» **What to do**
Two lines below mark the span: the one containing "flow/flow/abc/c1.abc (new file)" and the one containing "Step 1, drivers: a". Set down both, plus every line between, exactly as they stand, and nothing else.

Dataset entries

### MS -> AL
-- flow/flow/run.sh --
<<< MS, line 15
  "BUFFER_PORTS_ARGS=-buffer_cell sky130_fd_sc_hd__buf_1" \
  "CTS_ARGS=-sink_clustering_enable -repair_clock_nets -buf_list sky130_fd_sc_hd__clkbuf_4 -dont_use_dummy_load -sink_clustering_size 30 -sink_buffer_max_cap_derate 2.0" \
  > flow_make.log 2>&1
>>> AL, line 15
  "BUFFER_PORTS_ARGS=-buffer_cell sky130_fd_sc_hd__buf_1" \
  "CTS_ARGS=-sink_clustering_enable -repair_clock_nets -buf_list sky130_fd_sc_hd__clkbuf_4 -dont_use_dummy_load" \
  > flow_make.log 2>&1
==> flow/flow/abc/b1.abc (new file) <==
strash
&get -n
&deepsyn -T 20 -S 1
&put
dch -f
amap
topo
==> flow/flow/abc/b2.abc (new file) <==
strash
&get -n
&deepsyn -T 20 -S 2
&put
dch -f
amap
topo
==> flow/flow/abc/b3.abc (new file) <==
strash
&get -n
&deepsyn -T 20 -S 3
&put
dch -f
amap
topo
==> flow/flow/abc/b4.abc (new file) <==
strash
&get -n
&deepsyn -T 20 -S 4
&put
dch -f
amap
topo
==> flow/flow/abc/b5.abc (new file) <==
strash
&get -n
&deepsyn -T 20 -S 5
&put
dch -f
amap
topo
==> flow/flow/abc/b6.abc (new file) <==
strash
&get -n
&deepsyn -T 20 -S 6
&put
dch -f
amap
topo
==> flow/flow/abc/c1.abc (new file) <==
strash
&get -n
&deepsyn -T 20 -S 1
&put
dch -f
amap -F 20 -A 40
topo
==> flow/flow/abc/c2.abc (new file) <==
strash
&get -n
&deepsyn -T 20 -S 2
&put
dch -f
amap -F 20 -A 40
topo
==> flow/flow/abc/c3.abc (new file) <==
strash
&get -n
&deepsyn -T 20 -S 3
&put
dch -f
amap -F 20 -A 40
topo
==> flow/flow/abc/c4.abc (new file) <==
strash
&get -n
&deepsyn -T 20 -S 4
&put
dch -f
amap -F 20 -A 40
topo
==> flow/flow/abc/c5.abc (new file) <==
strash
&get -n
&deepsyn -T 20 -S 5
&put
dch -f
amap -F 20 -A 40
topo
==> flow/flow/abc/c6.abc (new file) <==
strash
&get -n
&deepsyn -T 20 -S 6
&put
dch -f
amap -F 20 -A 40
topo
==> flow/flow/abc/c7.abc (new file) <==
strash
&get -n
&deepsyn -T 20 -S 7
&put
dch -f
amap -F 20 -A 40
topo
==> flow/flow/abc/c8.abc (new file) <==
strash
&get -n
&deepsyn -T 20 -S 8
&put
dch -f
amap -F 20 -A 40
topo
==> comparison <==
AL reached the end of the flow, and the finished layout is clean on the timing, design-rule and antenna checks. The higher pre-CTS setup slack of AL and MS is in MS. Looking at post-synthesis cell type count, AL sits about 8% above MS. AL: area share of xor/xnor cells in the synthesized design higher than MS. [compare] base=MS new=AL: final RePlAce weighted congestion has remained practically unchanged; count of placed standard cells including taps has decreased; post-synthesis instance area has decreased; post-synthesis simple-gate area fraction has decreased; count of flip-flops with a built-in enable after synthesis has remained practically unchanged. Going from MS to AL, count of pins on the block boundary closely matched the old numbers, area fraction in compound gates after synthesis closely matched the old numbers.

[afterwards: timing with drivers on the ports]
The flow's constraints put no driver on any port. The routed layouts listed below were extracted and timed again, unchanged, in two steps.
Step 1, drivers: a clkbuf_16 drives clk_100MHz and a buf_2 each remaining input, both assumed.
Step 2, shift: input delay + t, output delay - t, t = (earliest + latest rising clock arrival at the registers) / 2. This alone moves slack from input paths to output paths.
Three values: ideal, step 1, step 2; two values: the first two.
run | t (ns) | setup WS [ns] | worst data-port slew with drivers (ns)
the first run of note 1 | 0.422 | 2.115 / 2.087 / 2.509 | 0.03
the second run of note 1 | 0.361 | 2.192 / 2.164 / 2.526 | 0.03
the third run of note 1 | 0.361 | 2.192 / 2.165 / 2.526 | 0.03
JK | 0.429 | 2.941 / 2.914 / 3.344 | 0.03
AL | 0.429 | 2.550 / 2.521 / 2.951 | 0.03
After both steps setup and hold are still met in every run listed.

» **Problem solution**
==> flow/flow/abc/c1.abc (new file) <==
strash
&get -n
&deepsyn -T 20 -S 1
&put
dch -f
amap -F 20 -A 40
topo
==> flow/flow/abc/c2.abc (new file) <==
strash
&get -n
&deepsyn -T 20 -S 2
&put
dch -f
amap -F 20 -A 40
topo
==> flow/flow/abc/c3.abc (new file) <==
strash
&get -n
&deepsyn -T 20 -S 3
&put
dch -f
amap -F 20 -A 40
topo
==> flow/flow/abc/c4.abc (new file) <==
strash
&get -n
&deepsyn -T 20 -S 4
&put
dch -f
amap -F 20 -A 40
topo
==> flow/flow/abc/c5.abc (new file) <==
strash
&get -n
&deepsyn -T 20 -S 5
&put
dch -f
amap -F 20 -A 40
topo
==> flow/flow/abc/c6.abc (new file) <==
strash
&get -n
&deepsyn -T 20 -S 6
&put
dch -f
amap -F 20 -A 40
topo
==> flow/flow/abc/c7.abc (new file) <==
strash
&get -n
&deepsyn -T 20 -S 7
&put
dch -f
amap -F 20 -A 40
topo
==> flow/flow/abc/c8.abc (new file) <==
strash
&get -n
&deepsyn -T 20 -S 8
&put
dch -f
amap -F 20 -A 40
topo
==> comparison <==
AL reached the end of the flow, and the finished layout is clean on the timing, design-rule and antenna checks. The higher pre-CTS setup slack of AL and MS is in MS. Looking at post-synthesis cell type count, AL sits about 8% above MS. AL: area share of xor/xnor cells in the synthesized design higher than MS. [compare] base=MS new=AL: final RePlAce weighted congestion has remained practically unchanged; count of placed standard cells including taps has decreased; post-synthesis instance area has decreased; post-synthesis simple-gate area fraction has decreased; count of flip-flops with a built-in enable after synthesis has remained practically unchanged. Going from MS to AL, count of pins on the block boundary closely matched the old numbers, area fraction in compound gates after synthesis closely matched the old numbers.

[afterwards: timing with drivers on the ports]
The flow's constraints put no driver on any port. The routed layouts listed below were extracted and timed again, unchanged, in two steps.
Step 1, drivers: a clkbuf_16 drives clk_100MHz and a buf_2 each remaining input, both assumed.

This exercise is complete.